> _Work instruction_: In the data below, find every line with the word "inside" and copy it out.

> _Source material_:
==================================================

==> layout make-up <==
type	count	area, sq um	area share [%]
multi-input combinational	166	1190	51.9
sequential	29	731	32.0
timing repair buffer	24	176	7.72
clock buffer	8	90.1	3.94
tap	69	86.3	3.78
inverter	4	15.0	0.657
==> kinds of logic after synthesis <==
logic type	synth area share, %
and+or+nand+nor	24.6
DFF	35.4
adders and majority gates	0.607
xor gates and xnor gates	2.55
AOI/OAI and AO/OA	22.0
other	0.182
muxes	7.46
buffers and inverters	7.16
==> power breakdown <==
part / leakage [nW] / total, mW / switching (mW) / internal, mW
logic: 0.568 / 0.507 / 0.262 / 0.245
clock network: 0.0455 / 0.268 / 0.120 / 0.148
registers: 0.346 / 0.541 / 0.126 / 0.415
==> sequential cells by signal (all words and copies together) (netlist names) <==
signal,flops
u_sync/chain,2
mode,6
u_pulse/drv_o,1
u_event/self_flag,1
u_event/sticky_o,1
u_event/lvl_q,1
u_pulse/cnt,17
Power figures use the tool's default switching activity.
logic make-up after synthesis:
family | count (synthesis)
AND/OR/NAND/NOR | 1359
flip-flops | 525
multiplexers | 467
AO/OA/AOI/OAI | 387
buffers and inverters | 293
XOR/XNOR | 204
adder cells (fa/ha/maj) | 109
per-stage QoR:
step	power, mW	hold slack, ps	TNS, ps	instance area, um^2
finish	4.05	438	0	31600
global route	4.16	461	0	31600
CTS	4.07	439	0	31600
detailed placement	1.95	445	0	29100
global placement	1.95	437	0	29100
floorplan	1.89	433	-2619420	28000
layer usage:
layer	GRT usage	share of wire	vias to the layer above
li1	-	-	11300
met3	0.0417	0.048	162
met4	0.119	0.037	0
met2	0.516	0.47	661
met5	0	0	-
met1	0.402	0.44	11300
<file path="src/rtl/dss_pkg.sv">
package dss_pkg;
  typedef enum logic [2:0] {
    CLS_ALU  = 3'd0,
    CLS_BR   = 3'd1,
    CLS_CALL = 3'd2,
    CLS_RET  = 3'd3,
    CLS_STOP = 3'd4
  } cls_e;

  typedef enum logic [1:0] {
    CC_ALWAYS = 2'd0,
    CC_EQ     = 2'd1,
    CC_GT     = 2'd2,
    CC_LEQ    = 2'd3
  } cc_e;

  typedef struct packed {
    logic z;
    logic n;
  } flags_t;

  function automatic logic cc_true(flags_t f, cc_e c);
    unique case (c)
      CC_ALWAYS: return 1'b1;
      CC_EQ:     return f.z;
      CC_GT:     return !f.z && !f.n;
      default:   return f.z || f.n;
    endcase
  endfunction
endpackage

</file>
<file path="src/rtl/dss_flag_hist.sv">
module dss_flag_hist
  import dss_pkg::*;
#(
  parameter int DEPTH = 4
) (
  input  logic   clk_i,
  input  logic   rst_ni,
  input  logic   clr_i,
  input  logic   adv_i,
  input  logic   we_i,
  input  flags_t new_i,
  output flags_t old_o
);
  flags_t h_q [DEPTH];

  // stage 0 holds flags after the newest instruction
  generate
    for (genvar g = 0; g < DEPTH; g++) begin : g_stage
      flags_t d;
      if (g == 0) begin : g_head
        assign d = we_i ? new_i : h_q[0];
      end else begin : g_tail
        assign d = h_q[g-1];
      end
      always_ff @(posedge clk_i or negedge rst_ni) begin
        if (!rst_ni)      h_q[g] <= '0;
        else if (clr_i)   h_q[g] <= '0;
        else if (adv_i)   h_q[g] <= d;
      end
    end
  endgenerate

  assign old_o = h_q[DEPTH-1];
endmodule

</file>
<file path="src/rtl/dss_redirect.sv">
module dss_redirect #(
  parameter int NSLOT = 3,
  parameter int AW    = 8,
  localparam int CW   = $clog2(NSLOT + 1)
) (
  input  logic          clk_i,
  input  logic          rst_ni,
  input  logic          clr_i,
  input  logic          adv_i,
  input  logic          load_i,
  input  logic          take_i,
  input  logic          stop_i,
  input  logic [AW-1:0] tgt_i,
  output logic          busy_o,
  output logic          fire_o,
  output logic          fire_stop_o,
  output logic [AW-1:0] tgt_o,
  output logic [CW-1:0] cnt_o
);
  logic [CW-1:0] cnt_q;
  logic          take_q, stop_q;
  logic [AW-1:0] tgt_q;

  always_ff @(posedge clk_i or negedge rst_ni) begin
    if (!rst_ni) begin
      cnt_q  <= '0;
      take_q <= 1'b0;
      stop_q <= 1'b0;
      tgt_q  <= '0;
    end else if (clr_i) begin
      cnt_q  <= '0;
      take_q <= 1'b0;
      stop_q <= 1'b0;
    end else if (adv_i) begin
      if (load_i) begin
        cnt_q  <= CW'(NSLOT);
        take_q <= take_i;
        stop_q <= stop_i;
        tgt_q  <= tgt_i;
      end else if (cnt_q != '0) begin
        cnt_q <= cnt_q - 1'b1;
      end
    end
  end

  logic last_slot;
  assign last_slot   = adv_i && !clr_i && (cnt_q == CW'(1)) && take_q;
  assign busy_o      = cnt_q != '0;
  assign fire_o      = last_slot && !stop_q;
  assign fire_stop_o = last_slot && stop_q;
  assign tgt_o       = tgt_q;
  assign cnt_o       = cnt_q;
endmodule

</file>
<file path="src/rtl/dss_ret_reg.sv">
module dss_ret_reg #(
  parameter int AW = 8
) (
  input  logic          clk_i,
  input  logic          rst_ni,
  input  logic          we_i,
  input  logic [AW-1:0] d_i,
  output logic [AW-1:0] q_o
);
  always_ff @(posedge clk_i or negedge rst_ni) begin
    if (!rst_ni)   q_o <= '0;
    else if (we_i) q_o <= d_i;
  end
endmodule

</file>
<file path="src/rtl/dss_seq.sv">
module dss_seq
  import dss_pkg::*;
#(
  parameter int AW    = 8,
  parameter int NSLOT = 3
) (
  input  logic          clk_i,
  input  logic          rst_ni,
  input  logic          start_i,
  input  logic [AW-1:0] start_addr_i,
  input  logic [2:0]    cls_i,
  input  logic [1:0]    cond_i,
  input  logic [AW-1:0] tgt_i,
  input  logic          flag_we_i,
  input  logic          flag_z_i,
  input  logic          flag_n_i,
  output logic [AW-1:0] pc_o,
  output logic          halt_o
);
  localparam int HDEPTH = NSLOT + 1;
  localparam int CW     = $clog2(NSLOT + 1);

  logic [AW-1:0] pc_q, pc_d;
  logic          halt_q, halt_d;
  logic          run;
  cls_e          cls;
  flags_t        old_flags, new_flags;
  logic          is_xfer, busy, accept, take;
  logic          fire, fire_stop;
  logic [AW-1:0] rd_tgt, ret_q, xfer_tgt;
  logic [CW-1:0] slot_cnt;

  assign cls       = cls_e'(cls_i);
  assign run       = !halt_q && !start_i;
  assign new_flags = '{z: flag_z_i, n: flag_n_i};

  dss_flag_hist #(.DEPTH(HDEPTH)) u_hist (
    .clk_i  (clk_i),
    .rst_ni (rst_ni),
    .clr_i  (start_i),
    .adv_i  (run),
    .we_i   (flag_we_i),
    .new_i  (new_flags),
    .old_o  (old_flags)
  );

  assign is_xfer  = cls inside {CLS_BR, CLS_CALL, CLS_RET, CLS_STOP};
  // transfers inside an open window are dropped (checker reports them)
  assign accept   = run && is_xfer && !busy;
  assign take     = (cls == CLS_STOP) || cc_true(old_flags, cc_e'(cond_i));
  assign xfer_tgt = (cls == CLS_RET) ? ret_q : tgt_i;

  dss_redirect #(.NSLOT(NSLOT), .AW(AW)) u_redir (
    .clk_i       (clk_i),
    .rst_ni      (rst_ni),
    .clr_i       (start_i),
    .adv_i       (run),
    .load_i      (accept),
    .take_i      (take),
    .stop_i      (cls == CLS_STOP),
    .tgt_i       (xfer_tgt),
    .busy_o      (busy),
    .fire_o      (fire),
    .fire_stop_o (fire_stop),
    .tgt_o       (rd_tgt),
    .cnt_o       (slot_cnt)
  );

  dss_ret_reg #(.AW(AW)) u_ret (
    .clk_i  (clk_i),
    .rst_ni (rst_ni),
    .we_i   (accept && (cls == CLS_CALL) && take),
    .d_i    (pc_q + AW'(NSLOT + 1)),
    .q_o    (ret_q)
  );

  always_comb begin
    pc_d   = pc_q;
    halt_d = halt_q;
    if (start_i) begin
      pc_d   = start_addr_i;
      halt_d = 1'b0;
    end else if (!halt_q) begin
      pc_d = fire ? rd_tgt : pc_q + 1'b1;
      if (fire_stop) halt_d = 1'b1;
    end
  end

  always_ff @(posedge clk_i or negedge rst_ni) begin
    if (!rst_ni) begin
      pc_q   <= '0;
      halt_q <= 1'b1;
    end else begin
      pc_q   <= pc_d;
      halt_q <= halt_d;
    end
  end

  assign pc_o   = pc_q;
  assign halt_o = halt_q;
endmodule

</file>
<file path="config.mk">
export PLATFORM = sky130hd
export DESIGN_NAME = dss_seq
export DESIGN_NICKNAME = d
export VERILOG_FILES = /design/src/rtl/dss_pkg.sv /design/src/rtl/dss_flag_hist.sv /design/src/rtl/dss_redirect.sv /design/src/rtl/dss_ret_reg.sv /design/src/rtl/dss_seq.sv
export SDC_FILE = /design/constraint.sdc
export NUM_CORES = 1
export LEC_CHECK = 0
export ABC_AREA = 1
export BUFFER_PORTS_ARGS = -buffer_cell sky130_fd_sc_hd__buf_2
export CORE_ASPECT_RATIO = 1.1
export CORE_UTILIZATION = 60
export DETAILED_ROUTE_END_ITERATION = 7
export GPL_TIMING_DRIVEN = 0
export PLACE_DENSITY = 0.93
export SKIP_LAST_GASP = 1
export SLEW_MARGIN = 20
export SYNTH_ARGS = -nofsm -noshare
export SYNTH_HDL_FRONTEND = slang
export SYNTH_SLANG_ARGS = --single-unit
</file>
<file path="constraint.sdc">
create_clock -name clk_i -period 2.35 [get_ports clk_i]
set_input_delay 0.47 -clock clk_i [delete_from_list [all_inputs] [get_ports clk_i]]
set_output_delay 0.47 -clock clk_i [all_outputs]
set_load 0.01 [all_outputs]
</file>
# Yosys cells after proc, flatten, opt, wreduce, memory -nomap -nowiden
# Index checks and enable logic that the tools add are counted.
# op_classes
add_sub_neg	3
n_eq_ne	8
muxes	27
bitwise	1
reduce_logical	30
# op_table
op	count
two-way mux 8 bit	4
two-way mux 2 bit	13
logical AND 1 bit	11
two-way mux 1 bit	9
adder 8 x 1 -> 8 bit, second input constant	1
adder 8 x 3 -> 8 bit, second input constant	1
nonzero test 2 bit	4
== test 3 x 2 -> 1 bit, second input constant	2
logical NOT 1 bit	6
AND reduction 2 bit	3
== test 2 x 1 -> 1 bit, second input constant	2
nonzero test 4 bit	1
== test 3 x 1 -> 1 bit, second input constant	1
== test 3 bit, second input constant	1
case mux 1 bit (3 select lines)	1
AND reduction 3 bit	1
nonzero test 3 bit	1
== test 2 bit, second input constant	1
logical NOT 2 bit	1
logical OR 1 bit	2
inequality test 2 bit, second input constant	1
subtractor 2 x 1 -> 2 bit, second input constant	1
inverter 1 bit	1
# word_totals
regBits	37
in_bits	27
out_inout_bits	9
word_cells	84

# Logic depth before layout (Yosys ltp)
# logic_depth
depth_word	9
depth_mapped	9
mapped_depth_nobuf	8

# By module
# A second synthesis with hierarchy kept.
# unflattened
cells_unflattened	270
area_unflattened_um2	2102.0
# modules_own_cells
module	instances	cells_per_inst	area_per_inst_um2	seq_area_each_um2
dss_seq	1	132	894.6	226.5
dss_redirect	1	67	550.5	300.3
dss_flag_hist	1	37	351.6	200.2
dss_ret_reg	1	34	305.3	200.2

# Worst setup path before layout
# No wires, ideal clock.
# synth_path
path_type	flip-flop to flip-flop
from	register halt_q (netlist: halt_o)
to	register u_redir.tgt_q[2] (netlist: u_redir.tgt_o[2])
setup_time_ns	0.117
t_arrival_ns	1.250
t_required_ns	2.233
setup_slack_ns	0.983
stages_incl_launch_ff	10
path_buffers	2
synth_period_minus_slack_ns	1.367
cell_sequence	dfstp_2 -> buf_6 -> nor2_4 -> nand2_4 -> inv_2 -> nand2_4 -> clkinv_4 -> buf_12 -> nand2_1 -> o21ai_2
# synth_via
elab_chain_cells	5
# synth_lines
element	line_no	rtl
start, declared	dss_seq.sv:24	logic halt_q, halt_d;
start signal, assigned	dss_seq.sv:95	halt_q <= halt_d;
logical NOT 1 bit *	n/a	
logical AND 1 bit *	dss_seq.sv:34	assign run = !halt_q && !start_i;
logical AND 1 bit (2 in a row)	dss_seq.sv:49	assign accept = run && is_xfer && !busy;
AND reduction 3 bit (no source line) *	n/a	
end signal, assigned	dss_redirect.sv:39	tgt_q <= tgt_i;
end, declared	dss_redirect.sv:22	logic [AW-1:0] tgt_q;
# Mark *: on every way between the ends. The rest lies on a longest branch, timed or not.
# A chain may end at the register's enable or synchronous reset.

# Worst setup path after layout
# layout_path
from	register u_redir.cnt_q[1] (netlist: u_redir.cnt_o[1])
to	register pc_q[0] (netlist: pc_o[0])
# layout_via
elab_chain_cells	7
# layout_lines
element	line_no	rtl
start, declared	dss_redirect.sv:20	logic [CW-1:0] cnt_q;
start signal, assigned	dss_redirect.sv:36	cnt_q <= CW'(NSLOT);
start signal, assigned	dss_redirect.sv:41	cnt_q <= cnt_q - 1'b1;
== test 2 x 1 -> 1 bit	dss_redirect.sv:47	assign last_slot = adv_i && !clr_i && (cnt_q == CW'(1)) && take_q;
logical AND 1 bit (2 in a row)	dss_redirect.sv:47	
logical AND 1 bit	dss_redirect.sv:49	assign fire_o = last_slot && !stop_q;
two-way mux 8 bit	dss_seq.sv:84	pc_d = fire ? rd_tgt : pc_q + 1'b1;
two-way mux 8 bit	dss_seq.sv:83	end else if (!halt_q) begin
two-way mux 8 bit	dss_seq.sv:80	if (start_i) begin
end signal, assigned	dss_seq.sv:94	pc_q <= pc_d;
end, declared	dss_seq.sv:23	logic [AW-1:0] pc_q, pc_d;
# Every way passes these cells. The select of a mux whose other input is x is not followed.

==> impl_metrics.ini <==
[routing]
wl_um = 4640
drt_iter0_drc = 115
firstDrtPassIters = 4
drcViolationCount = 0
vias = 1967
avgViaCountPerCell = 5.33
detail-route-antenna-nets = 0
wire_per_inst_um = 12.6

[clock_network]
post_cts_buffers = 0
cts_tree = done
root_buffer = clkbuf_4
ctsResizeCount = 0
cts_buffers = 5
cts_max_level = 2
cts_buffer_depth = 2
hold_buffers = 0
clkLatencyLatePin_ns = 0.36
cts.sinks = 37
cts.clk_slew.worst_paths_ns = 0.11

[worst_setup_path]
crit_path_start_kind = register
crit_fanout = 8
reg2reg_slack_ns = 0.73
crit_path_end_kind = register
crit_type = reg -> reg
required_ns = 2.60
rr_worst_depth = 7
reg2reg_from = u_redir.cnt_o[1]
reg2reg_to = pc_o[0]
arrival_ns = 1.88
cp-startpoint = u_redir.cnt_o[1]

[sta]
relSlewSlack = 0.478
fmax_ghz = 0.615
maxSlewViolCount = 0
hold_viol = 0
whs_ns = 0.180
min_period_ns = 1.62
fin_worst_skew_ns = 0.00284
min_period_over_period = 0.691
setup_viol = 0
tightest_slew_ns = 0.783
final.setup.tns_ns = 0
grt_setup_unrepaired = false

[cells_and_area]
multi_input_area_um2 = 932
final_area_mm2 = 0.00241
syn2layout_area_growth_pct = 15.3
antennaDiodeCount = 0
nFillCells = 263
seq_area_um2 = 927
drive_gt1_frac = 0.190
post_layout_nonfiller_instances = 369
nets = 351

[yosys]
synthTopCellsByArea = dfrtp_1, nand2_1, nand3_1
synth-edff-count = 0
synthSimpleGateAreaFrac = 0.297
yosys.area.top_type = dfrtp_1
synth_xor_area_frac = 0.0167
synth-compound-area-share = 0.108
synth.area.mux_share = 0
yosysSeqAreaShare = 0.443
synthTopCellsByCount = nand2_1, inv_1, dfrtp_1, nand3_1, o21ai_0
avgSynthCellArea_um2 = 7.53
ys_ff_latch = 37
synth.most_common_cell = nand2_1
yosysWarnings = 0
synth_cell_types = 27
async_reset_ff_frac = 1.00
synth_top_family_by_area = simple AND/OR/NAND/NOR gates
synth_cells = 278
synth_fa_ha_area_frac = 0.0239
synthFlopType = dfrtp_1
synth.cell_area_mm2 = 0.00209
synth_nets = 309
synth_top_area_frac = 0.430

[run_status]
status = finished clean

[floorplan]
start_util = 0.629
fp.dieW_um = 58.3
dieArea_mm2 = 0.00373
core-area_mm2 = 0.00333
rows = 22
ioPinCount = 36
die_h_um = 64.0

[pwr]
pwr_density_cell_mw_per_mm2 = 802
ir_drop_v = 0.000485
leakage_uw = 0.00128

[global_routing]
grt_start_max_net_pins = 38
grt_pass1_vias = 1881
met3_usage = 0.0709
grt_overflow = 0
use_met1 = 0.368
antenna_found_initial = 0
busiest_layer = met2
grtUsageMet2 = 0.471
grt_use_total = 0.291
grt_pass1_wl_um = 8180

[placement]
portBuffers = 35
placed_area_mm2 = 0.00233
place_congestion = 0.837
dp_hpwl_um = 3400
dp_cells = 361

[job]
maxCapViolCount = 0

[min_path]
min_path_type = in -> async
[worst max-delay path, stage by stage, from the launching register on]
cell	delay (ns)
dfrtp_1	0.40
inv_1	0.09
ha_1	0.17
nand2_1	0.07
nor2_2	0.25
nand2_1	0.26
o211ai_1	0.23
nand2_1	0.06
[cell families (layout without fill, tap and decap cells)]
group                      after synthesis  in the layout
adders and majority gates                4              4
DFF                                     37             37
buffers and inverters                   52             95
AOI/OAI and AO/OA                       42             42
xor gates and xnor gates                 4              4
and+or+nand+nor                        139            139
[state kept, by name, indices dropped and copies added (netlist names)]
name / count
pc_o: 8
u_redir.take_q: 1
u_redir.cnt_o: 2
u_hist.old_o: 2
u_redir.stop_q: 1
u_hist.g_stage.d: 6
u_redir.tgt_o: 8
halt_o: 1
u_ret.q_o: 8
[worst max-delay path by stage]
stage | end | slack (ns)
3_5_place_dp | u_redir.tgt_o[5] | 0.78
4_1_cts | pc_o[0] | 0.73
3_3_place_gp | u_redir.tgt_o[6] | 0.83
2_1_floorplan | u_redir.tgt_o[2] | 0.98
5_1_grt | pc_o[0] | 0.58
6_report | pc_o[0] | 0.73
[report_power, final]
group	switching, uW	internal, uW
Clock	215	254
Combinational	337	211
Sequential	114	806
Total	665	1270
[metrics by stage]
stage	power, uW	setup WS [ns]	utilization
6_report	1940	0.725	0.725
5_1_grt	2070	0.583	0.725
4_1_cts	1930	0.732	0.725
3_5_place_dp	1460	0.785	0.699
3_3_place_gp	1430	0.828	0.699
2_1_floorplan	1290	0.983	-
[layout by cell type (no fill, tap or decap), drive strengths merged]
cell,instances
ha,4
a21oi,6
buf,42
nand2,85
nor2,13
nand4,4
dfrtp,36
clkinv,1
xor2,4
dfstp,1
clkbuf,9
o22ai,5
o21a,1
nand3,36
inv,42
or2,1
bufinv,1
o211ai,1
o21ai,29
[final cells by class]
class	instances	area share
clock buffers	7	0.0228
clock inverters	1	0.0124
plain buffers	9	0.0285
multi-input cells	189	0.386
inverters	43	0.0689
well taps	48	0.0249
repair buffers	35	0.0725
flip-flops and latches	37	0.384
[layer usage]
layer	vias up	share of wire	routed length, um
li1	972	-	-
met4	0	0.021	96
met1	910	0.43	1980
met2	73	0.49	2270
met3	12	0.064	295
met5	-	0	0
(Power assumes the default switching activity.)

==================================================

> _Answer_:
  assign is_xfer  = cls inside {CLS_BR, CLS_CALL, CLS_RET, CLS_STOP};
  // transfers inside an open window are dropped (checker reports them)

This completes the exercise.